• [To do]
Your answer needs to include each line of the records in which the string "placement" can be found.

Collected data entries:
-- -- --

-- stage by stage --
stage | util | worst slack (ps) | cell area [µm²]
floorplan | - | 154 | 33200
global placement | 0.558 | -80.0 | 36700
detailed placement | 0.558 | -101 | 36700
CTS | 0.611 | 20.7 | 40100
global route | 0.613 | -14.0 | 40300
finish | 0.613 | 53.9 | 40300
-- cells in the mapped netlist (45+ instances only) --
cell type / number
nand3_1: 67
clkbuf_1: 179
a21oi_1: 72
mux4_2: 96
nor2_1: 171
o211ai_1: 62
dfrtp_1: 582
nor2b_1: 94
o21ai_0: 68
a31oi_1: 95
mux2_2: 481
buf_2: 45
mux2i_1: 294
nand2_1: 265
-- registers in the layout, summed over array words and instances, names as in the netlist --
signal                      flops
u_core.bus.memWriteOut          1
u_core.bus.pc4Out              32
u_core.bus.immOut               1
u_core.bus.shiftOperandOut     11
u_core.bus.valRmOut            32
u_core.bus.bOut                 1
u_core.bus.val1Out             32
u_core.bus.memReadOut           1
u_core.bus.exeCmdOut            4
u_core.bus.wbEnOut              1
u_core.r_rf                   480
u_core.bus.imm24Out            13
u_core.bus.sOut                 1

-- -- --

• [Response]
global placement | 0.558 | -80.0 | 36700
detailed placement | 0.558 | -101 | 36700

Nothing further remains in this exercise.